### src/rtl/slink_pkg.sv
package slink_pkg;
  localparam int unsigned BYTE_W = 8;
  localparam int unsigned DATA_PKT_BITS = BYTE_W + 3;
  localparam int unsigned ACK_PKT_BITS = 2;
  localparam int unsigned BITS_W = $clog2(DATA_PKT_BITS + 1);

  typedef enum logic [2:0] {
    RX_IDLE,
    RX_START,
    RX_KIND,
    RX_DATA,
    RX_STOP
  } rx_state_e;
endpackage

### src/rtl/slink_sync.sv
module slink_sync #(
  parameter int unsigned STAGES = 2
) (
  input  logic clk_i,
  input  logic rst_ni,
  input  logic d_i,
  output logic q_o
);
  logic [STAGES-1:0] ff_q;

  generate
    if (STAGES == 1) begin : g_single
      always_ff @(posedge clk_i or negedge rst_ni) begin
        if (!rst_ni) ff_q <= '0;
        else         ff_q <= d_i;
      end
    end else begin : g_chain
      always_ff @(posedge clk_i or negedge rst_ni) begin
        if (!rst_ni) ff_q <= '0;
        else         ff_q <= {ff_q[STAGES-2:0], d_i};
      end
    end
  endgenerate

  assign q_o = ff_q[STAGES-1];
endmodule

### src/rtl/slink_rx_deframe.sv
module slink_rx_deframe
  import slink_pkg::*;
#(
  parameter int unsigned BIT_CYCLES = 8
) (
  input  logic              clk_i,
  input  logic              rst_ni,
  input  logic              line_i,
  output logic              ack_seen_o,
  output logic              data_begin_o,
  output logic              data_done_o,
  output logic [BYTE_W-1:0] data_o
);
  localparam int unsigned CW = $clog2(BIT_CYCLES + 1);
  localparam int unsigned HALF = BIT_CYCLES / 2;

  rx_state_e         state_q;
  logic [CW-1:0]     cnt_q;
  logic [2:0]        idx_q;
  logic [BYTE_W-1:0] shreg_q;

  always_ff @(posedge clk_i or negedge rst_ni) begin
    if (!rst_ni) begin
      state_q      <= RX_IDLE;
      cnt_q        <= '0;
      idx_q        <= '0;
      shreg_q      <= '0;
      ack_seen_o   <= 1'b0;
      data_begin_o <= 1'b0;
      data_done_o  <= 1'b0;
    end else begin
      ack_seen_o   <= 1'b0;
      data_begin_o <= 1'b0;
      data_done_o  <= 1'b0;
      if (state_q == RX_IDLE) begin
        if (line_i) begin
          cnt_q   <= CW'(HALF - 1);
          state_q <= RX_START;
        end
      end else if (cnt_q != '0) begin
        cnt_q <= cnt_q - 1'b1;
      end else begin
        cnt_q <= CW'(BIT_CYCLES - 1);
        unique case (state_q)
          RX_START: state_q <= line_i ? RX_KIND : RX_IDLE;
          RX_KIND: begin
            // kind bit: 1 = data follows, 0 = acknowledge complete
            if (line_i) begin
              data_begin_o <= 1'b1;
              idx_q        <= '0;
              state_q      <= RX_DATA;
            end else begin
              ack_seen_o <= 1'b1;
              state_q    <= RX_IDLE;
            end
          end
          RX_DATA: begin
            shreg_q <= {line_i, shreg_q[BYTE_W-1:1]};
            idx_q   <= idx_q + 1'b1;
            if (idx_q == 3'd7) state_q <= RX_STOP;
          end
          RX_STOP: begin
            data_done_o <= 1'b1;
            state_q     <= RX_IDLE;
          end
          default: state_q <= RX_IDLE;
        endcase
      end
    end
  end

  assign data_o = shreg_q;
endmodule

### src/rtl/slink_tx_frame.sv
module slink_tx_frame
  import slink_pkg::*;
#(
  parameter int unsigned BIT_CYCLES = 8
) (
  input  logic              clk_i,
  input  logic              rst_ni,
  input  logic              ack_req_i,
  input  logic              data_valid_i,
  input  logic [BYTE_W-1:0] data_i,
  output logic              data_take_o,
  output logic              ack_start_o,
  output logic              ack_pend_o,
  output logic              line_o
);
  localparam int unsigned CW = $clog2(BIT_CYCLES + 1);

  logic [CW-1:0]            cnt_q;
  logic [BITS_W-1:0]        left_q;
  logic [DATA_PKT_BITS-2:0] shreg_q;
  logic                     line_q;
  logic                     ack_pend_q;
  logic                     slot_free;

  assign slot_free   = (cnt_q == '0) && (left_q == '0);
  assign ack_start_o = slot_free && ack_pend_q;
  assign data_take_o = slot_free && !ack_pend_q && data_valid_i;

  always_ff @(posedge clk_i or negedge rst_ni) begin
    if (!rst_ni) begin
      cnt_q      <= '0;
      left_q     <= '0;
      shreg_q    <= '0;
      line_q     <= 1'b0;
      ack_pend_q <= 1'b0;
    end else begin
      ack_pend_q <= (ack_pend_q && !ack_start_o) || ack_req_i;
      if (cnt_q != '0) begin
        cnt_q <= cnt_q - 1'b1;
      end else if (left_q != '0) begin
        line_q  <= shreg_q[0];
        shreg_q <= shreg_q >> 1;
        left_q  <= left_q - 1'b1;
        cnt_q   <= CW'(BIT_CYCLES - 1);
      end else if (ack_start_o) begin
        line_q  <= 1'b1;
        shreg_q <= '0;  // kind bit 0
        left_q  <= BITS_W'(ACK_PKT_BITS - 1);
        cnt_q   <= CW'(BIT_CYCLES - 1);
      end else if (data_take_o) begin
        line_q  <= 1'b1;
        shreg_q <= {1'b0, data_i, 1'b1};  // stop, byte lsb first, kind 1
        left_q  <= BITS_W'(DATA_PKT_BITS - 1);
        cnt_q   <= CW'(BIT_CYCLES - 1);
      end else begin
        line_q <= 1'b0;
      end
    end
  end

  assign line_o     = line_q;
  assign ack_pend_o = ack_pend_q;
endmodule

### src/rtl/serial_byte_link.sv
module serial_byte_link
  import slink_pkg::*;
#(
  parameter int unsigned BIT_CYCLES  = 8,
  parameter int unsigned SYNC_STAGES = 2
) (
  input  logic              clk_i,
  input  logic              rst_ni,
  input  logic [BYTE_W-1:0] tx_data_i,
  input  logic              tx_valid_i,
  output logic              tx_ready_o,
  output logic [BYTE_W-1:0] rx_data_o,
  output logic              rx_valid_o,
  input  logic              rx_ready_i,
  output logic              line_o,
  input  logic              line_i
);
  logic              line_s;
  logic              ack_seen, data_begin, data_done;
  logic [BYTE_W-1:0] deframe_byte;
  logic              data_take, ack_start, ack_pend, ack_req;

  logic              tx_full_q, tx_out_q;
  logic [BYTE_W-1:0] tx_buf_q;
  logic              rx_valid_q, held_q, ack_owed_q;
  logic [BYTE_W-1:0] rx_buf_q;
  logic              accept, pop, room;

  slink_sync #(.STAGES(SYNC_STAGES)) i_sync (
    .clk_i(clk_i), .rst_ni(rst_ni), .d_i(line_i), .q_o(line_s)
  );

  slink_rx_deframe #(.BIT_CYCLES(BIT_CYCLES)) i_deframe (
    .clk_i(clk_i), .rst_ni(rst_ni), .line_i(line_s),
    .ack_seen_o(ack_seen), .data_begin_o(data_begin),
    .data_done_o(data_done), .data_o(deframe_byte)
  );

  slink_tx_frame #(.BIT_CYCLES(BIT_CYCLES)) i_frame (
    .clk_i(clk_i), .rst_ni(rst_ni), .ack_req_i(ack_req),
    .data_valid_i(tx_full_q), .data_i(tx_buf_q),
    .data_take_o(data_take), .ack_start_o(ack_start),
    .ack_pend_o(ack_pend), .line_o(line_o)
  );

  // transmit: one byte outstanding until acknowledged
  assign accept = tx_valid_i && !tx_out_q;

  always_ff @(posedge clk_i or negedge rst_ni) begin
    if (!rst_ni) begin
      tx_full_q <= 1'b0;
      tx_out_q  <= 1'b0;
      tx_buf_q  <= '0;
    end else begin
      if (accept) begin
        tx_buf_q  <= tx_data_i;
        tx_full_q <= 1'b1;
        tx_out_q  <= 1'b1;
      end else begin
        if (data_take) tx_full_q <= 1'b0;
        // ack only counts once the byte has left the holding register
        if (ack_seen && !tx_full_q) tx_out_q <= 1'b0;
      end
    end
  end

  // receive: output buffer plus parked byte in the deframer
  assign pop     = rx_valid_q && rx_ready_i;
  assign room    = !rx_valid_q || pop;
  assign ack_req = ack_owed_q && room;

  always_ff @(posedge clk_i or negedge rst_ni) begin
    if (!rst_ni) begin
      rx_valid_q <= 1'b0;
      rx_buf_q   <= '0;
      held_q     <= 1'b0;
      ack_owed_q <= 1'b0;
    end else begin
      if (data_begin)   ack_owed_q <= 1'b1;
      else if (ack_req) ack_owed_q <= 1'b0;

      if (data_done) begin
        if (room) begin
          rx_buf_q   <= deframe_byte;
          rx_valid_q <= 1'b1;
        end else begin
          held_q <= 1'b1;
        end
      end else if (held_q && room) begin
        rx_buf_q   <= deframe_byte;
        rx_valid_q <= 1'b1;
        held_q     <= 1'b0;
      end else if (pop) begin
        rx_valid_q <= 1'b0;
      end
    end
  end

  assign tx_ready_o = !tx_out_q;
  assign rx_valid_o = rx_valid_q;
  assign rx_data_o  = rx_buf_q;
endmodule

### config.mk
export PLATFORM = sky130hd
export DESIGN_NAME = serial_byte_link
export DESIGN_NICKNAME = d
export VERILOG_FILES = /design/src/rtl/slink_pkg.sv /design/src/rtl/slink_sync.sv /design/src/rtl/slink_rx_deframe.sv /design/src/rtl/slink_tx_frame.sv /design/src/rtl/serial_byte_link.sv
export SDC_FILE = /design/constraint.sdc
export NUM_CORES = 1
export LEC_CHECK = 0
export BUFFER_PORTS_ARGS = -buffer_cell sky130_fd_sc_hd__buf_4
export CAP_MARGIN = 20
export CELL_PAD_IN_SITES_DETAIL_PLACEMENT = 0
export CELL_PAD_IN_SITES_GLOBAL_PLACEMENT = 1
export CORE_MARGIN = 2
export CORE_UTILIZATION = 44
export DETAILED_ROUTE_END_ITERATION = 8
export PLACE_DENSITY_LB_ADDON = 0.1
export SLEW_MARGIN = 20
export SYNTH_ARGS = -nofsm -noshare
export SYNTH_HDL_FRONTEND = slang
export SYNTH_HIERARCHICAL = 1
export SYNTH_SLANG_ARGS = --single-unit
### constraint.sdc
create_clock -name clk_i -period 1.9 [get_ports clk_i]
set_input_delay 0.38 -clock clk_i [delete_from_list [all_inputs] [get_ports clk_i]]
set_output_delay 0.38 -clock clk_i [all_outputs]
set_load 0.02 [all_outputs]
==> results.json, run 1 <==
{
  "status": "finished, final reports clean",
  "power.leakage_nw": 1.71,
  "hold_start": "line_i",
  "antenna_cells": 0,
  "cts.clk_slew.worst_paths_ns": 0.08,
  "cts_buffers": 9,
  "tightest_slew_ns": 0.355,
  "antenna_found_initial": 0,
  "slew_viol_final": 0,
  "h-tree-depth": 3,
  "worst-r2r-setup-slack_ns": 0.05,
  "die_area_mm2": 0.00745,
  "yosys_warnings": 6,
  "rsz0062_at_grt": "no",
  "core-area_mm2": 0.00668,
  "max_cap_viol_count": 0,
  "fin_skew_ns": 0.00614,
  "hpwl_um": 3590,
  "drtIter0Drc": 69,
  "min_period_ns": 1.85,
  "placed_area_mm2": 0.00334,
  "fmax_mhz": 542,
  "utilization_pct": 54.3,
  "clk_latency_ns": 0.34,
  "cts_root_buffer": "clkbuf_8",
  "clockBufferDepth": 2,
  "ant_nets": 0,
  "routabilityCongestion": 0.778,
  "cts.sinks": 63,
  "start_kind": "flop",
  "critPathLaunch": "i_deframe/cnt_q[1]$_DFFE_PN0P_",
  "design_area_mm2": 0.00363,
  "grt_pass1_wl_um": 9090,
  "syn_inst": 234,
  "p_total_w": 0.00503,
  "initial_core_util_pct": 44.6,
  "totalWireLength_um": 5220,
  "grt_max_degree": 31,
  "setup_viol": 0,
  "synthToLayoutAreaGrowth_pct": 21.7,
  "routedWlPerCell_um": 14.3,
  "endpoint_kind": "flop",
  "mappedNetlistNets": 254,
  "cts_tree": "yes",
  "final.setup.tns_ns": 0,
  "hold_viol": 0,
  "critPathKind": "reg -> reg",
  "grt_pass1_vias": 1900,
  "worstPathRequired_ns": 2.13,
  "nNetsFinal": 300,
  "drive_gt1_share_pct": 37.5,
  "grt_use_total_pct": 15.8,
  "die_y_um": 86.3,
  "endpoint": "i_deframe/data_o[2]$_DFFE_PN0P_",
  "vias": 1879,
  "min_path_type": "in -> reg",
  "power_density_mw_per_mm2": 1390,
  "rows": 30,
  "portBuffers": 23,
  "peakVddDrop_uv": 825,
  "synth.cell_area_mm2": 0.00298,
  "r2r_start": "i_deframe/cnt_q[1]$_DFFE_PN0P_",
  "num_io_pins": 24,
  "grt.overflow.total": 0,
  "avgSynthCellArea_um2": 12.7,
  "min_period_over_period_pct": 97.2,
  "timing.rr.end": "i_deframe/data_o[2]$_DFFE_PN0P_",
  "drtPass1Iterations": 4,
  "drt-vias-per-instance": 5.15,
  "worst_r2r_path_depth": 6,
  "crit_fanout": 11,
  "die_w_um": 86.3,
  "cp_data_arrival_time_ns": 2.08,
  "drc": 0,
  "slew-limit-headroom_pct": 76.0
}
timing repair:
item | CTS | global route
setup buffers | 0 | 3
gates resized for setup | 0 | 10
hold buffers | 1 | 0
setup endpoints to repair | 0 | 19
hold endpoints to repair | 17 | 0
through the flow:
step / hold slack [ns] / std cells / setup slack [ns]
after floorplan: 0.0844 / 234 / 0.0149
after global placement: 0.282 / 345 / 0.0491
final: 0.148 / 365 / 0.0535
after global routing: 0.128 / 365 / 0.0128
after detailed placement: 0.280 / 345 / 0.0128
after CTS: 0.127 / 362 / 0.00134
cell usage in the layout, fill, tap and decap left out, drive strengths merged, types with 3 or more instances in the layout:
cell / instances
nor3: 9
dfrtp: 63
clkbuf: 9
a21o: 3
nor2: 14
nand2b: 5
inv: 19
mux2i: 9
a32oi: 7
a22o: 4
buf: 43
ha: 7
a21oi: 6
mux2: 28
o21ai: 10
or3b: 3
nand2: 8
nor2b: 11
layer usage:
| metal | vias up | global-route usage, % | part of all wire (%) |
|---|---|---|---|
| met2 | 21 | 23.4 | 46 |
| li1 | 916 | - | - |
| met4 | 0 | 8.66 | 2.0 |
| met3 | 10 | 4.00 | 2.9 |
| met5 | - | 0 | 0 |
| met1 | 932 | 21.4 | 49 |
worst max-delay path, cell delays in order (launching register included):
cell	delay [ns]
dfrtp_1	0.40
inv_1	0.10
ha_4	0.14
or3b_4	0.39
nor3_4	0.21
buf_12	0.17
mux2_2	0.33
layout make-up:
cell class	instances	area, µm²
repair buffers	44	362
clock inverters	7	105
well taps	80	100
flip-flops and latches	63	1580
clock buffers	9	124
multi-input cells	145	1300
fillers	582	3050
inverters	17	63.8
how the worst min path moves through the flow:
stage,end,slack (ns),cells after the start
floorplan,ack_owed_q$_DFFE_PN0P_,0.08,0
global placement,i_frame/cnt_q[1]$_DFFE_PN0P_,0.28,1
detailed placement,i_frame/cnt_q[0]$_DFFE_PN0P_,0.28,1
CTS,i_sync/ff_q[0]$_DFF_PN0_,0.13,1
global route,i_sync/ff_q[0]$_DFF_PN0_,0.13,1
finish,i_sync/ff_q[0]$_DFF_PN0_,0.15,1
flip-flops by register name, indices dropped and copies added, names as in the netlist, 2 cells and up:
name,cells
i_deframe/idx_q,3
i_sync/ff_q,2
i_deframe/state_q,3
tx_buf_q,8
i_frame/left_q,4
i_deframe/cnt_q,4
i_frame/shreg_q,9
i_frame/cnt_q,4
i_deframe/data_o,8
rx_data_o,8
report_power, final:
part	switching, W	internal [W]	leakage, nW	total, W
Clock	0.000565	0.000756	0.112	0.00132
Sequential	0.000318	0.00177	0.795	0.00209
Combinational	0.000726	0.000893	0.800	0.00162
Total	0.00161	0.00342	1.71	0.00503
(Power assumes the default switching activity.)
==> run 2: changes to the inputs <==
- CORE_UTILIZATION: 44 -> 40
==> run 2 against run 1 <==
- maximum frequency decreased by 1.4%
- critical endpoint is now i_deframe/data_o[4]$_DFFE_PN0P_
- total power shrank 1.7%
- clock skew rose by 0.0019 ns
- wire length increased by 3.9%
- hold slack improved by 0.0079 ns
- sequential cell count did not move
- clock power is 12% lower
- cell count rose by 5.8%
- critical path depth did not move
- worst setup slack got worse by 0.026 ns
- non-clock buffer count is 3 higher
- via count shrank 2.0%
==> results.json, run 2 (synthesis results as in run 1) <==
{
  "fmax_mhz": 534,
  "peakVddDrop_uv": 856,
  "status": "finished, final reports clean",
  "routedWlPerCell_um": 14.1,
  "seqPwrFrac_pct": 42.5,
  "critPathKind": "reg -> reg",
  "cp_num_cells": 6,
  "grt_pass1_wl_um": 9180,
  "max_cap_viol_count": 0,
  "clockBufferDepth": 2,
  "netSwitchingFraction_pct": 31.5,
  "nNetsFinal": 303,
  "drtPass1Iterations": 4,
  "h-tree-depth": 3,
  "core-area_mm2": 0.00725,
  "slew-limit-headroom_pct": 73.8,
  "final_cell_mix": "dfrtp_1, buf_4, mux2_4",
  "cp_data_arrival_time_ns": 2.09,
  "path_delay_family": "simple AND/OR/NAND/NOR gates",
  "endpoint_kind": "flop",
  "num_io_pins": 24,
  "top_register": "i_frame/shreg_q",
  "power_density_mw_per_mm2": 1350,
  "cts.sinks": 63,
  "largest_reg_flops": 9,
  "critPathMaxStageDelay_ns": 0.40,
  "portBuffers": 23,
  "switchingPower_w": 0.00156,
  "clk_latency_ns": 0.33,
  "power.internal_w": 0.00339,
  "fin_hold_ws_ns": 0.156,
  "routabilityCongestion": 0.742,
  "totalWireLength_um": 5430,
  "setup_viol": 0,
  "grt.overflow.total": 0,
  "power.leakage_nw": 1.72,
  "drtIter0Drc": 82,
  "rsz0062_at_grt": "yes",
  "rows": 31,
  "grt_pass1_vias": 1877,
  "crit_fanout": 6,
  "stdcell_count": 386,
  "drive_gt1_share_pct": 37.3,
  "pwr-share-comb_pct": 34.0,
  "min_period_ns": 1.87,
  "cp_num_buf_inv": 2,
  "die_area_mm2": 0.00816,
  "worst_r2r_path_depth": 6,
  "final_common_cell": "dfrtp_1",
  "slowest_stage": "dfrtp_1",
  "ant_nets": 0,
  "grt_use_total_pct": 14.1,
  "initial_core_util_pct": 41.1,
  "antenna_found_initial": 0,
  "crit_path_cell_trace": "inv_2, ha_4, or3b_4, nor3_4, clkbuf_16, mux2_4",
  "grt_max_degree": 31,
  "hold_path_depth": 1,
  "dp_cells": 365,
  "drc": 0,
  "worstPathRequired_ns": 2.12,
  "hold_viol": 0,
  "drt-vias-per-instance": 4.77,
  "final.setup.tns_ns": 0,
  "hpwl_um": 3620,
  "cts.clk_slew.worst_paths_ns": 0.07,
  "fin_skew_ns": 0.00805,
  "min_path_type": "in -> reg",
  "cts_tree": "yes",
  "cts_root_buffer": "clkbuf_8",
  "start_kind": "flop",
  "pwr-share-clk_pct": 23.4,
  "synthToLayoutAreaGrowth_pct": 22.7,
  "slew_viol_final": 0,
  "cts_buffers": 9,
  "min_period_over_period_pct": 98.5,
  "tightest_slew_ns": 0.388,
  "die_w_um": 90.3,
  "p_total_w": 0.00495,
  "antenna_cells": 0,
  "die_y_um": 90.3,
  "vias": 1842
}
## run 2: final timing paths
check                                                    start                              end  slack (ns)
worst max-delay path            i_deframe/cnt_q[1]$_DFFE_PN0P_  i_deframe/data_o[4]$_DFFE_PN0P_        0.03
worst min-delay path                                    line_i         i_sync/ff_q[0]$_DFF_PN0_        0.16
worst max register to register  i_deframe/cnt_q[1]$_DFFE_PN0P_  i_deframe/data_o[4]$_DFFE_PN0P_        0.03
worst min register to register        i_sync/ff_q[0]$_DFF_PN0_         i_sync/ff_q[1]$_DFF_PN0_        0.35
max in group asynchronous                               rst_ni   i_deframe/cnt_q[0]$_DFFE_PN0P_        0.94
min in group asynchronous                               rst_ni     i_frame/cnt_q[2]$_DFFE_PN0P_        0.46
## run 2: final cells by class
type / instances / area, µm²
inverters: 17 / 63.8
fillers: 668 / 3600
clock buffers: 11 / 151
flip-flops and latches: 63 / 1580
multi-input cells: 145 / 1290
repair buffers: 47 / 402
clock inverters: 4 / 45.0
well taps: 99 / 124
## run 2: power by group through the flow
stage	clock (W)	combinational (W)	sequential [W]
finish	0.00116	0.00168	0.00210
global route	0.00128	0.00188	0.00217
CTS	0.00121	0.00157	0.00210
detailed placement	0	0.00157	0.00212
global placement	0	0.00155	0.00212
floorplan	0	0.00117	0.00205
## run 2: metal layers
layer  share of wire, %  up-vias  GRT usage, %  wire length (µm)
met5                  0        -             0                 0
met4               0.74        0          4.62                40
met3                3.4        4          4.51               183
met2                 48       24          21.5              2620
met1                 48      889          19.2              2580
li1                   -      925             -                 -
## run 2: repair_timing
action                                  CTS  global route
buffers inserted                          0             4
hold buffers                              1             0
hold endpoints to repair                 17             0
endpoints found under the setup margin    0            16
resized for setup                         0            10
## run 2: stage by stage
| stage | cell area [µm²] | setup slack [ns] | utilization, % |
|---|---|---|---|
| after global routing | 3660 | -0.0162 | 50.4 |
| after global placement | 3370 | 0.0749 | 46.4 |
| after CTS | 3570 | 0.0426 | 49.3 |
| after detailed placement | 3370 | 0.0485 | 46.4 |
| final | 3660 | 0.0279 | 50.4 |
| after floorplan | 2980 | 0.0149 | - |
==> run 3: changes to the inputs <==
==> constraint.sdc (replaced) <==
create_clock -name clk_i -period 1.9 [get_ports clk_i]
set_input_delay 0 -clock clk_i [delete_from_list [all_inputs] [get_ports clk_i]]
set_output_delay 0 -clock clk_i [all_outputs]
set_load 0.02 [all_outputs]
==> run 3 against run 2 <==
- via count rose by 2.7%
- worst setup slack worse by 0.015 ns
- largest power group unchanged
- utilization is 1.3 points higher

—————

**What needs to be done**
Give back the opening line of the records above and every line after it, up to and including the one with "RX_START: state_q <= line_i", unchanged.

**Solution to the problem**
### src/rtl/slink_pkg.sv
package slink_pkg;
  localparam int unsigned BYTE_W = 8;
  localparam int unsigned DATA_PKT_BITS = BYTE_W + 3;
  localparam int unsigned ACK_PKT_BITS = 2;
  localparam int unsigned BITS_W = $clog2(DATA_PKT_BITS + 1);

  typedef enum logic [2:0] {
    RX_IDLE,
    RX_START,
    RX_KIND,
    RX_DATA,
    RX_STOP
  } rx_state_e;
endpackage

### src/rtl/slink_sync.sv
module slink_sync #(
  parameter int unsigned STAGES = 2
) (
  input  logic clk_i,
  input  logic rst_ni,
  input  logic d_i,
  output logic q_o
);
  logic [STAGES-1:0] ff_q;

  generate
    if (STAGES == 1) begin : g_single
      always_ff @(posedge clk_i or negedge rst_ni) begin
        if (!rst_ni) ff_q <= '0;
        else         ff_q <= d_i;
      end
    end else begin : g_chain
      always_ff @(posedge clk_i or negedge rst_ni) begin
        if (!rst_ni) ff_q <= '0;
        else         ff_q <= {ff_q[STAGES-2:0], d_i};
      end
    end
  endgenerate

  assign q_o = ff_q[STAGES-1];
endmodule

### src/rtl/slink_rx_deframe.sv
module slink_rx_deframe
  import slink_pkg::*;
#(
  parameter int unsigned BIT_CYCLES = 8
) (
  input  logic              clk_i,
  input  logic              rst_ni,
  input  logic              line_i,
  output logic              ack_seen_o,
  output logic              data_begin_o,
  output logic              data_done_o,
  output logic [BYTE_W-1:0] data_o
);
  localparam int unsigned CW = $clog2(BIT_CYCLES + 1);
  localparam int unsigned HALF = BIT_CYCLES / 2;

  rx_state_e         state_q;
  logic [CW-1:0]     cnt_q;
  logic [2:0]        idx_q;
  logic [BYTE_W-1:0] shreg_q;

  always_ff @(posedge clk_i or negedge rst_ni) begin
    if (!rst_ni) begin
      state_q      <= RX_IDLE;
      cnt_q        <= '0;
      idx_q        <= '0;
      shreg_q      <= '0;
      ack_seen_o   <= 1'b0;
      data_begin_o <= 1'b0;
      data_done_o  <= 1'b0;
    end else begin
      ack_seen_o   <= 1'b0;
      data_begin_o <= 1'b0;
      data_done_o  <= 1'b0;
      if (state_q == RX_IDLE) begin
        if (line_i) begin
          cnt_q   <= CW'(HALF - 1);
          state_q <= RX_START;
        end
      end else if (cnt_q != '0) begin
        cnt_q <= cnt_q - 1'b1;
      end else begin
        cnt_q <= CW'(BIT_CYCLES - 1);
        unique case (state_q)
          RX_START: state_q <= line_i ? RX_KIND : RX_IDLE;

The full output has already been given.